Big Data Engineers serve as the backbone of the Strategic Analytics organization, ensuring both the reliability and applicability of the team’s data products to the entire Client organization. They have extensive experience with ETL design, coding, and testing patterns as well as engineering software platforms and large-scale data infrastructures. Big Data Engineers have the capability to architect highly scalable end-to-end pipeline using different open source tools, including building and operationalizing high-performance algorithms.
Big Data Engineers understand how to apply technologies to solve big data problems with expert knowledge in programming languages like Java, Python, Linux, PHP, Hive, Impala, and Spark. Extensive experience working with both 1) big data platforms and 2) real-time / streaming deliver of data is essential.
Big data engineers implement complex big data projects with a focus on collecting, parsing, managing, analyzing, and visualizing large sets of data to turn information into actionable deliverables across customer-facing platforms. They have a strong aptitude to decide on the needed hardware and software design and can guide the development of such designs through both proof of concepts and complete implementations.
- Design and implement data modeling.
- Work with multiple teams to define architectural solutions for data ingestion and distribution.
- Work with other data engineers to build solutions via AWS cloud big data platform.
- Analyze and define internal user requirements for data exchange.
- Integrate functional, non-functional requirements and technical requirements into detailed design.
- Loading from disparate data sets. by leveraging various big data technology e.g. Kafka
- Pre-processing data using Hive, Impala, Spark, and Pig.
- Hadoop technical development and implementation.
- Support and steer project stakeholders through efficient design, development, testing, and deploy phases.
- Develop, manage and communicate current state and future state architectural models, keeping them aligned to changing business needs.
- Ensure necessary quality assurance processes are in implemented and followed.
- Ensure solutions are of high quality, are high performance and are scalable.
- Maintain security and data privacy in an environment secured using Kerberos and LDAP
- Following and contributing best engineering practice for source control, release management, deployment etc
- Production support, job scheduling/monitoring, ETL data quality, data freshness reporting
- Support UAT (User Acceptance testing) for implemented solutions.
- 10+ years of experience leading solutions architecture and/or enterprise architecture for data intensive, scalable, high throughput integration platforms by leveraging knowledge of industry standards, latest data integration, storage and distribution technologies and engineering practice.
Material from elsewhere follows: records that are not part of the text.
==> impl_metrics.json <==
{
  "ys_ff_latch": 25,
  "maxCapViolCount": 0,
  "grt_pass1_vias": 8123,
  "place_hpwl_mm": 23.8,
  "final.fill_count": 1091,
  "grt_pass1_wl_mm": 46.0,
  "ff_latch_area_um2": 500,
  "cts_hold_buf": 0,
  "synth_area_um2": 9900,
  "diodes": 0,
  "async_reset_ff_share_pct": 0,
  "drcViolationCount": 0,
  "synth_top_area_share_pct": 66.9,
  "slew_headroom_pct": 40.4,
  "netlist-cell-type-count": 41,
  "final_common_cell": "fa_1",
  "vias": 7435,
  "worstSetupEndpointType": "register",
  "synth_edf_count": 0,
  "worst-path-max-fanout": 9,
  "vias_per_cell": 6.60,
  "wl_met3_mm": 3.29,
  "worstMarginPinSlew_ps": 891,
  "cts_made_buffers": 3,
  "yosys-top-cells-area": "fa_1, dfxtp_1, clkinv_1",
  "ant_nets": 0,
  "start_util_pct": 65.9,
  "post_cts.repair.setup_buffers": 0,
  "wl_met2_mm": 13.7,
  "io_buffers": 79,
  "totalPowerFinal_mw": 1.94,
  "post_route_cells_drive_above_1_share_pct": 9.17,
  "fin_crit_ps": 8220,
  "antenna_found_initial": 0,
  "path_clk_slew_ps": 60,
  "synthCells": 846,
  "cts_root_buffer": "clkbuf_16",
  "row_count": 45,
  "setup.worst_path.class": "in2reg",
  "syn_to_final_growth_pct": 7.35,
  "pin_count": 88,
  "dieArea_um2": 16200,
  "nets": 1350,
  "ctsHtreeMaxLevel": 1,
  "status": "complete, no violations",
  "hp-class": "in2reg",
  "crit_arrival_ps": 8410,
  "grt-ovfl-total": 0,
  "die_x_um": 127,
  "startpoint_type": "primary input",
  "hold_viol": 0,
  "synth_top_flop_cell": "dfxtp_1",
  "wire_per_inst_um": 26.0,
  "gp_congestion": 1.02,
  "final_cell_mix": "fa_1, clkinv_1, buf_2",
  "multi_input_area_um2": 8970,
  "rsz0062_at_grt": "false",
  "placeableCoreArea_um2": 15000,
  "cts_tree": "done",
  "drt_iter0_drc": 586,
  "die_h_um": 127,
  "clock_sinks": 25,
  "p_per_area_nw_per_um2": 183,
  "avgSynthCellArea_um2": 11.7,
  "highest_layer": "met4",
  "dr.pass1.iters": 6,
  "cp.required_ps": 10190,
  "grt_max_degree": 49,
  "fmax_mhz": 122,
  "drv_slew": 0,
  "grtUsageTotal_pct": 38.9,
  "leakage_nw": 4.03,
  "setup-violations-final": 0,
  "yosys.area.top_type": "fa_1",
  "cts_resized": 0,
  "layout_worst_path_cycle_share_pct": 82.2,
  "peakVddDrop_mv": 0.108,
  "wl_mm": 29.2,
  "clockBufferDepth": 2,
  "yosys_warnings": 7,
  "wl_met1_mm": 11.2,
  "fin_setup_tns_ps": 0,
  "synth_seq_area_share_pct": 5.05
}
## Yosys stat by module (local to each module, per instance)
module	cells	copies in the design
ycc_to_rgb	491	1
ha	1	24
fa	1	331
This design comes from an exercise in tuning for small area, a short achievable clock period and few clock cycles per item on the open sky130 flow, not from production work.
The RTL was checked by simulation tests, not by an equivalence proof against the original design.
Power is estimated from default activity; no workload was simulated.

$ cat design/flow/config.mk
export PLATFORM = sky130hd
export DESIGN_NAME = qrle
export DESIGN_NICKNAME = qrle
export VERILOG_FILES = /design/flow/design.v
export SDC_FILE = /design/flow/constraint.sdc
export NUM_CORES = 4
export LEC_CHECK = 0
export CAP_MARGIN = 20
export CORE_MARGIN = 2
export CORE_UTILIZATION = 40
export SLEW_MARGIN = 20
$ cat design/flow/constraint.sdc
create_clock -name core_clock -period 16.0 [get_ports {clk}]
set_input_delay 3.2000 -clock core_clock [delete_from_list [all_inputs] [get_ports {clk}]]
set_output_delay 3.2000 -clock core_clock [all_outputs]
set_load 0.01 [all_outputs]
Background: an optimization exercise with open tools, aiming at small area, a short achievable clock period and few clock cycles per item. Do not read the settings as production practice. In this exercise RTL edits were held to simulation tests only and were not proved equivalent to the original.

==> flow/design.v (excerpt) <==
module mod_inv_unit (
    input  wire        clk,
    input  wire        rst,
    input  wire        in_valid,
    output wire        in_ready,
    input  wire [63:0] in_a,
    input  wire [63:0] in_q,
    output reg         out_valid,
    output wire [63:0] out_r,
    output reg         out_err
);
Size: roughly 3600 cells after synthesis, roughly 360 flip-flops, about 200 I/O pins, about 32000 um^2 of cells after synthesis.
clock: 10.0 ns
lec_check: 0
cap_margin: 20
core_margin: 2
core_utilization: 50
place_density: 0.65
setup_slack_margin: 4
slew_margin: 20
run.sh (not shown) runs the stock make flow with config.mk's settings and CLKGATE_MAP_FILE= SYNTH_SCRIPT=/design/flow/synth_recipe.tcl, a recipe that flattens the netlist after the stock synthesis.
The first run went through all stages and came out clean.
Testbench counts at the start, summed over its fixed seeds: cycles 65,895, items 1,600.
==> next run, changes <==
--- a/flow/design.v
+++ b/flow/design.v
@@ -41,27 +41,29 @@
     wire step   = busy && !done;
     assign in_ready = !busy || done;
     wire accept = in_valid && in_ready;
     wire load   = !busy || done;
     wire [64:0] ua   = (sh && sel_v) ? {v[63], v} : {u[63], u};
     wire [64:0] ub   = sh ? 65'd0 : ({v[63], v} ^ {65{same}});
     wire [64:0] e    = ua + ub + {64'd0, !sh && same};
     wire j1  = e1;
     wire j2  = !e1 && e2;
     wire j3  = !e1 && !e2;
     wire [63:0] r   = j1 ? e[64:1] : j2 ? {e[64], e[64:2]} : {{2{e[64]}}, e[64:3]};
     wire dneg = e[64] ^ u[63];
-    wire ez   = (e[64:1] == 64'd0);
+    wire ez   = sh ? (ua[63:0] == 64'd0) :
+                     (((u ^ v) ^ ({u[62:0] | v[62:0], 1'b0} & {64{!same}})) == 64'd0);
     wire wu   = step && (sh ? !sel_v : !dneg);
     wire wv   = step && (sh ?  sel_v :  dneg);
+    wire [63:0] w    = u | v;                        
     wire [63:0] p  = (x1 & {64{sp1}}) | (x2 & {64{sp2}}) | {63'd0, sp1i};
     wire [63:0] qq = ((x1 & {64{sq1}}) | (x2 & {64{sq2}}) | {63'd0, sq1i}) ^ {64{qinv}};
     wire [1:0] mk = sh ? (sel_v ? mk_2 : mk_1) : (same ? mk_s : mk_a);
     wire neg2 = !dn && ((j1 && t0 && !psgn) || (j2 && mk[0]) ||
                         (j3 && mk[1] && mk[0]));
     wire pos2 = !dn && j3 && !mk[1] && mk[0];
     wire neg4 = !dn && j3 && mk[1] && !mk[0];
     wire k2n  = neg2 || neg4;
     wire [66:0] k1  = k1on ? {4'd0, q_r} : 67'd0;
     wire [66:0] k2  = (((pos2 || neg2) ? {3'd0, q_r, 1'd0} : 67'd0) |
                        (neg4 ? {2'd0, q_r, 2'd0} : 67'd0)) ^ {67{k2n}};
     wire [66:0] p67 = {{3{p[63]}}, p};
@@ -114,25 +116,25 @@
     wire nkd   = ntu ? (nx1s ^ nus) : (nx2s ^ nvs);
     wire nw63  = ntu ? nus : nvs;
     wire [2:0] nta = nx1 + nx2;
     always @(posedge clk) begin
         if (rst) begin
             busy      <= 1'b0;
             out_valid <= 1'b0;
         end else begin
             out_valid <= done;
             if (accept)    busy <= 1'b1;
             else if (done) busy <= 1'b0;
         end
-        if (done) out_err <= !(u1 || v1);
+        if (done) out_err <= !(u1 || v1 || (w == 64'd1) || (w == {64{1'b1}}));
         if (load) begin
             q_r  <= in_q[62:0];
             u    <= in_a;
             v    <= in_q;
             uz   <= 1'b0;
             vz   <= 1'b0;
             u1   <= 1'b0;
             v1   <= 1'b0;
         end else begin
             if (wu) begin u <= r; uz <= ez; end
             if (wv) begin v <= r; vz <= ez; end
             u1 <= nu1;
Cell area goes up by a few percent.
Sequential share of layout area is lower by 1.5 points.
Worst hold slack is better by 0.063 ns.
Global-route usage came out higher by 1.3 points.
Wire length goes up by roughly a tenth.
First-iteration DRC count rises by roughly a tenth.
Final cell count grows by a little under a tenth.
Setup slack gets better by 0.14 ns.
Die area rises by a few percent.
Testbench counts after the change, summed over its fixed seeds: cycles 65,895, items 1,600.


mod_inv_unit, a different RTL version from the one above (not shown whole).
Size: ~3,500 cells after synthesis, about 360 flip-flops, about 200 I/O pins, ~32,000 µm² of cells after synthesis.
==> flow/design.v (excerpt) <==
module mod_inv_unit (
    input  wire        clk,
    input  wire        rst,
    input  wire        in_valid,
    output wire        in_ready,
    input  wire [63:0] in_a,
    input  wire [63:0] in_q,
    output reg         out_valid,
    output wire [63:0] out_r,
    output reg         out_err
);
Settings: LEC_CHECK=0, CAP_MARGIN=20, CORE_MARGIN=2, CORE_UTILIZATION=50, PLACE_DENSITY=0.65, SETUP_SLACK_MARGIN=4, SLEW_MARGIN=20; clock period 10.0 ns.
The starting point went through all stages and came out clean.
Testbench counts at the start, summed over its fixed seeds: cycles 66,210, items 1,600.
Background: an optimization exercise with open tools, aiming at small area, a short achievable clock period and few clock cycles. Do not read the settings as production practice.
Where RTL was checked, it was by simulation tests only, not by an equivalence proof against the original.
Power figures rest on the tool's default switching activity, not on a simulated workload.

trial 12:
## sprite_render
module sprite_render (
    input  wire        clk,
    input  wire        rst,
    input  wire        start,
    output wire        busy,
    output reg         done,
    input  wire [2:0]  cfg_grid_w_m1,    
    input  wire [2:0]  cfg_grid_h_m1,    
    input  wire [2:0]  cfg_fb_tx_m1,     
    input  wire [2:0]  cfg_fb_ty_m1,     
    input  wire        cfg_gated,        
    input  wire [10:0] cfg_spr_off,      
    input  wire [10:0] cfg_anim_off,     
    output reg         tbl_re,
    output reg         tbl_we,
    output reg  [10:0] tbl_addr,
    output reg  [7:0]  tbl_wdata,
    input  wire [7:0]  tbl_rdata,
    output reg         def_re,
    output reg  [13:0] def_addr,
    input  wire [7:0]  def_rdata,
    output reg         fb_we,
    output reg  [11:0] fb_addr,
    output reg  [7:0]  fb_wdata
);
    reg busy_r;
    assign busy = busy_r;
    wire accept = start && !busy_r;
    localparam T_IDLE  = 5'd0;
    localparam T_START = 5'd1;    
    localparam T_RA    = 5'd2;    
    localparam T_RS    = 5'd3;    
    localparam T_CD    = 5'd4;    
    localparam T_RN    = 5'd5;    
    localparam T_RK    = 5'd6;    
    localparam T_CK    = 5'd7;    
  ...
export LEC_CHECK = 0
export CAP_MARGIN = 20
export CORE_MARGIN = 2
export CORE_UTILIZATION = 60
export CTS_BUF_LIST = sky130_fd_sc_hd__clkbuf_4 sky130_fd_sc_hd__clkbuf_8
export SETUP_SLACK_MARGIN = 3.8
export SLEW_MARGIN = 20
create_clock -name core_clock -period 6.5 [get_ports {clk}]
standard.sh (not shown) runs the stock make flow with config.mk's settings and CLKGATE_MAP_FILE= SYNTH_SCRIPT=/design/flow/synth_recipe.tcl, a recipe that flattens the netlist after the stock synthesis.
==> flow/flow/run.sh <==
#!/bin/bash
# Standard layout, with plain buffers (buf_2) on the ports instead of the
# resizer's default choice. Every tool's output goes to flow.log here, and
# ORFS keeps each step's log under orfs/logs/.
set -euo pipefail
export BUFFER_PORTS_ARGS="-buffer_cell sky130_fd_sc_hd__buf_2"
bash standard.sh > flow.log 2>&1
Here is what was changed in the inputs of build 18 compared with trial 12.
Settings: swapping 3.8 for 4 in SETUP_SLACK_MARGIN.
Findings:
- Compared with trial 12, build 18 has extra setup slack.
- Build 18: non-clock buffer count is 12 higher than what trial 12 reported.
- Critical path depth in build 18 is 9 below trial 12.
- Delta(total power consumption of the routed design, build 18 - trial 12) > 0
- Build 18 vs trial 12 — cell area climbed by a few percent
- | met3 track demand over resource in global routing | build 18 vs trial 12 | 1.1 points lower |
- Side by side, clock period minus final worst setup slack turned out lower in build 18 than in trial 12.
- register to register as the critical setup path kind was reported by trial 12, and primary input to register by build 18.
- Share of the cycle needed by the critical path after routing, trial 12 and build 18: larger value in trial 12
No run of this note included a check of the RTL's function; only the layout flow was run.
From an optimization exercise on the open Yosys and OpenROAD flow, aimed at small area, a short achievable clock period and few clock cycles per item; shortcuts taken in it are not production practice. No functional check of the RTL was part of this run. Power figures rest on the tool's default switching activity, not on a simulated workload.

===== flow/run.sh =====
#!/bin/bash
# synth_recipe.tcl (not shown) runs the flow's synth.tcl, then flattens the netlist and writes it again
# the make line also repeats each setting of config.mk as NAME=value (left out here)
make -C /OpenROAD-flow-scripts/flow DESIGN_CONFIG=/design/flow/config.mk WORK_HOME=/design/flow/orfs CLKGATE_MAP_FILE= SYNTH_SCRIPT=/design/flow/synth_recipe.tcl finish

===== flow/config.mk =====
export PLATFORM = sky130hd
export DESIGN_NAME = modexp64
export DESIGN_NICKNAME = modexp64
export VERILOG_FILES = /design/flow/design.v
export SDC_FILE = /design/flow/constraint.sdc
export NUM_CORES = 4
export LEC_CHECK = 0
export CAP_MARGIN = 20
export CORE_MARGIN = 2
export CORE_UTILIZATION = 40
export SLEW_MARGIN = 20

===== flow/constraint.sdc =====
create_clock -name core_clock -period 15.0 [get_ports {clk}]
set_input_delay 3.0000 -clock core_clock [delete_from_list [all_inputs] [get_ports {clk}]]
set_output_delay 3.0000 -clock core_clock [all_outputs]
set_load 0.01 [all_outputs]

===== flow/design.v =====
module modexp64 (
    input  wire        clk,
    input  wire        rst,
    input  wire        start,
    input  wire        op,
    input  wire [63:0] a,
    input  wire [63:0] e,
    input  wire [63:0] m,
    output wire        ready,
    output reg         done,
    output reg  [63:0] result,
    output reg  [3:0]  errcode
);
    localparam [3:0] ERR_NONE    = 4'd0;
    localparam [3:0] ERR_DOMAIN  = 4'd5;
    localparam [3:0] ERR_NOT_INV = 4'd7;
    localparam [3:0] S_IDLE  = 4'd0;
    localparam [3:0] S_RED   = 4'd1;    
    localparam [3:0] S_PCHK  = 4'd2;    
    localparam [3:0] S_MULR  = 4'd3;    
    localparam [3:0] S_MULB  = 4'd4;    
    localparam [3:0] S_ICHK  = 4'd5;    
    localparam [3:0] S_IDIV  = 4'd6;    
    reg [3:0]  state;
    reg        op_r;
    reg [63:0] mod_r;      
    reg [63:0] exp_r;      
    reg [63:0] base_r;     
    reg [63:0] res_r;      
    reg [63:0] r0, r1;     
    reg [63:0] t0, t1;     
    reg        neg0, neg1; 
    reg [5:0]  cnt;        
    assign ready = (state == S_IDLE);
    reg  [63:0] dvd;       
    reg  [63:0] dsr;       
    reg  [63:0] rem;       
    reg  [63:0] hacc;      
    wire [64:0] rem_sh   = {rem, dvd[63]};
    wire        q_bit    = (rem_sh >= {1'b0, dsr});
    wire [64:0] rem_sub  = rem_sh - {1'b0, dsr};
    wire [63:0] rem_next = q_bit ? rem_sub[63:0] : rem_sh[63:0];
    wire [63:0] hacc_next = {hacc[62:0], 1'b0} + (q_bit ? t1 : 64'd0);
    reg  [63:0] mx;        
    reg  [63:0] my;        
    reg  [63:0] macc;      
    wire [65:0] m_ext     = {2'b00, mod_r};
    wire [65:0] mac_sum   = {1'b0, macc, 1'b0} + (my[63] ? {2'b00, mx} : 66'd0);
    wire [65:0] mac_red1  = (mac_sum  >= m_ext) ? mac_sum  - m_ext : mac_sum;
    wire [65:0] mac_red2  = (mac_red1 >= m_ext) ? mac_red1 - m_ext : mac_red1;
    always @(posedge clk) begin
        if (rst) begin
            state   <= S_IDLE;
            done    <= 1'b0;
        end else begin
            done <= 1'b0;
            case (state)
            S_IDLE: begin
                if (start) begin
                    op_r  <= op;
                    mod_r <= m;
                    exp_r <= e;
                    if (m == 64'd0) begin
                        done    <= 1'b1;
                        errcode <= ERR_DOMAIN;
                    end else begin
                        dvd   <= a;
                        dsr   <= m;
                        rem   <= 64'd0;
                        hacc  <= 64'd0;
                        cnt   <= 6'd0;
                        state <= S_RED;
                    end
                end
            end
            S_RED: begin
                dvd <= {dvd[62:0], 1'b0};
                rem <= rem_next;
                cnt <= cnt + 6'd1;
                if (cnt == 6'd63) begin
                    if (op_r == 1'b0) begin
                        base_r <= rem_next;
                        res_r  <= (mod_r == 64'd1) ? 64'd0 : 64'd1;
                        state  <= S_PCHK;
                    end else begin
                        r0    <= mod_r;
                        r1    <= rem_next;
                        t0    <= 64'd0;
                        t1    <= 64'd1;
                        neg0  <= 1'b0;
                        neg1  <= 1'b0;
                        state <= S_ICHK;
                    end
                end
            end
            S_PCHK: begin
                cnt  <= 6'd0;
                macc <= 64'd0;
                if (exp_r == 64'd0) begin
                    done    <= 1'b1;
                    errcode <= ERR_NONE;
                    result  <= res_r;
                    state   <= S_IDLE;
                end else if (exp_r[0]) begin
                    mx    <= base_r;
                    my    <= res_r;
                    state <= S_MULR;
                end else begin
                    mx    <= base_r;
                    my    <= base_r;
                    state <= S_MULB;
                end
            end
            S_MULR: begin
                macc <= mac_red2[63:0];
                my   <= {my[62:0], 1'b0};
                cnt  <= cnt + 6'd1;
                if (cnt == 6'd63) begin
                    res_r <= mac_red2[63:0];
                    cnt   <= 6'd0;
                    macc  <= 64'd0;
                    mx    <= base_r;
                    my    <= base_r;
                    state <= S_MULB;
                end
            end
            S_MULB: begin
                macc <= mac_red2[63:0];
                my   <= {my[62:0], 1'b0};
                cnt  <= cnt + 6'd1;
                if (cnt == 6'd63) begin
                    base_r <= mac_red2[63:0];
                    exp_r  <= exp_r >> 1;
                    state  <= S_PCHK;
                end
            end
            S_ICHK: begin
                if (r1 == 64'd0) begin
                    done <= 1'b1;
                    if (r0 != 64'd1) begin
                        errcode <= ERR_NOT_INV;
                    end else begin
                        errcode <= ERR_NONE;
                        result  <= (neg0 && t0 != 64'd0) ? mod_r - t0 : t0;
                    end
                    state <= S_IDLE;
                end else begin
                    dvd   <= r0;
                    dsr   <= r1;
                    rem   <= 64'd0;
                    hacc  <= 64'd0;
                    cnt   <= 6'd0;
                    state <= S_IDIV;
                end
            end
            S_IDIV: begin
                dvd  <= {dvd[62:0], 1'b0};
                rem  <= rem_next;
                hacc <= hacc_next;
                cnt  <= cnt + 6'd1;
                if (cnt == 6'd63) begin
                    r0    <= r1;
                    r1    <= rem_next;
                    t0    <= t1;
                    t1    <= t0 + hacc_next;
                    neg0  <= neg1;
                    neg1  <= ~neg1;
                    state <= S_ICHK;
                end
            end
            default: state <= S_IDLE;
            endcase
        end
    end
endmodule
Context: an optimization exercise on an open-source flow, tuned for small area. The choices shown serve that exercise and are no tape-out recipe. In this exercise RTL edits were held to simulation tests only and were not proved equivalent to the original. Power is estimated from default activity; no workload was simulated.

## build 58
Design stack_core, start of the top module:
module stack_core (
    input  wire        clk,
    input  wire        rst,           
    output wire        mem_req,
    output wire        mem_we,
    output wire [15:0] mem_addr,
    output wire [15:0] mem_wdata,
    input  wire [15:0] mem_rdata,
    input  wire        mem_ready,
    output wire        out_valid,
    output wire [15:0] out_data,
    output wire        halted,
    output wire        faulted,
    output wire [2:0]  fault_kind,
    output wire [16:0] fault_pc,
    output reg  [16:0] pc,
    output reg  [16:0] sp,
    output reg  [15:0] fp,
    output reg  [31:0] reads,
    output reg  [31:0] writes
);
Size: about 940 cells after synthesis, ~160 flip-flops, ~9500 sq um of cells after synthesis.
Settings: LEC_CHECK=0, CAP_MARGIN=20, CORE_MARGIN=2, CORE_UTILIZATION=40, SLEW_MARGIN=20; clock period 50.0 ns.
standard.sh (not shown) runs the stock make flow with config.mk's settings and CLKGATE_MAP_FILE= SYNTH_SCRIPT=/design/flow/synth_recipe.tcl, a recipe that flattens the netlist after the stock synthesis.
==> flow/flow/run.sh <==
#!/bin/bash
# The standard layout, with area settings of ORFS for the steps after synthesis:
#  - remove the buffers ABC put into the synthesized netlist (REMOVE_ABC_BUFFERS);
#    repair_design re-buffers any net that needs it for slew or capacitance,
#    aiming at the library limits themselves (no extra margin),
#  - buffer every input and output port with buf_1 rather than the resizer's pick,
#  - after global routing, downsize gates off the critical paths (RECOVER_POWER),
#  - build the clock tree from clkbuf_8 without dummy loads.
# Synthesis is the standard synthesis, unchanged.
set -euo pipefail
bash standard.sh synth > synth.log 2>&1
bash standard.sh REMOVE_ABC_BUFFERS=1 CAP_MARGIN=0 SLEW_MARGIN=0 RECOVER_POWER=100 \
  "BUFFER_PORTS_ARGS=-buffer_cell sky130_fd_sc_hd__buf_1" \
  "CTS_ARGS=-sink_clustering_enable -repair_clock_nets -dont_use_dummy_load -buf_list sky130_fd_sc_hd__clkbuf_8" \
  finish > layout.log 2>&1
In build 58 the implementation completed, yet the final layout does not meet the checks, the culprit being capacitance limit, slew limit.
Input-level comparison between build 20 and build 58:
Settings: CORE_UTILIZATION: 40 -> 65.
diff --git a/flow/flow/run.sh b/flow/flow/run.sh
--- a/flow/flow/run.sh
+++ b/flow/flow/run.sh
@@ -5,10 +5,9 @@
 #    aiming at the library limits themselves (no extra margin),
 #  - buffer every input and output port with buf_1 rather than the resizer's pick,
-#  - after global routing, downsize gates off the critical paths (RECOVER_POWER),
 #  - build the clock tree from clkbuf_8 without dummy loads.
 # Synthesis is the standard synthesis, unchanged.
 set -euo pipefail
 bash standard.sh synth > synth.log 2>&1
-bash standard.sh REMOVE_ABC_BUFFERS=1 CAP_MARGIN=0 SLEW_MARGIN=0 RECOVER_POWER=100 \
+bash standard.sh REMOVE_ABC_BUFFERS=1 CAP_MARGIN=0 SLEW_MARGIN=0 \
   "BUFFER_PORTS_ARGS=-buffer_cell sky130_fd_sc_hd__buf_1" \
   "CTS_ARGS=-sink_clustering_enable -repair_clock_nets -dont_use_dummy_load -buf_list sky130_fd_sc_hd__clkbuf_8" \
Notes after the runs:
- Build 20 vs build 58: final critical-path share of the clock period down in build 20
- Post-detailed-placement cell area in build 20 is 150 sq um below build 58.
- On average wire per standard cell: between build 58 and build 20, it ends up lower for build 20.
- Build 20 ended up with sky130_fd_sc_hd__fa_1 as its cell with the biggest individual delay on the critical path; build 58 ended up with sky130_fd_sc_hd__mux2i_1.
- On setup TNS, build 20 tracks build 58 almost exactly.
- Build 20 reached the final stage; the timing, design-rule and antenna checks on its layout passed.
Input-level comparison between build 70 and build 20:
Settings: PLACE_DENSITY: unset -> 0.85; CORE_UTILIZATION: 65 -> 40.
Notes after the runs:
Comparing build 70 and build 20, the lower routing usage on met1 is on build 70.
When build 70 is set beside build 20, its cell count turns out to be 132 larger.
Higher fraction of the cycle the final worst path needs was reported by build 70, not build 20.
Worst setup margin: build 70 and build 20 compared, higher one is build 20
Setup changes, build 70 to build 38
Settings: PLACE_DENSITY no longer set, was 0.85.
==> flow/run.sh (new file) <==
#!/bin/bash
# synth_recipe.tcl (not shown) runs the flow's synth.tcl, then flattens the netlist and writes it again
# the make line also repeats each setting of config.mk as NAME=value (left out here)
make -C /OpenROAD-flow-scripts/flow DESIGN_CONFIG=/design/flow/config.mk WORK_HOME=/design/flow/orfs CLKGATE_MAP_FILE= SYNTH_SCRIPT=/design/flow/synth_recipe.tcl finish
removed: flow/flow/run.sh
removed: flow/standard.sh
==> comparison <==
- The first-pass GRT wire length in build 38 was higher than what build 70 gave.
- Compared with build 70, build 38 ends up with a larger final cell area.
- Build 70 → build 38: achievable clock frequency lost about 2.2%, post-layout total power has increased, met3 demand-to-capacity share in global routing moved up.
- On build 38: non-clock buffer count is 0.88% higher than what build 70 gave.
- Strong SQL end to end experience.
- Proven understanding and hands on experience with Hadoop, Hive, Pig, Impala, and Spark. writing Unix, Bash, Korn shell script.
- 5+ years of experience with Python, statistical analysis and data mining techniques.
- 5-8 years of demonstrated experience and success in data modeling.
- Extensive experience in complete life cycle implementation of big data cloud ecosystem in AWS, components such as EC2, S3, SNS, SQS.
- Understanding of query algorithms and optimization in Cloud environment, high-speed querying using in-memory technologies such as Spark.
- Understand how to develop code in an environment secured using a local KDC and OpenLDAP.
- Extensive experience handling diverse file formats.
- Knowledge and ability to implement workflow/schedulers within Oozie
- Excellent analytical skills, critical thinking, and communication skills.
- Demonstrated to have a strong, analytical and data-driven mind set.
- Capable of working with details and also able to see the big picture.
- B.S. or M.S. in Computer Science or Engineering.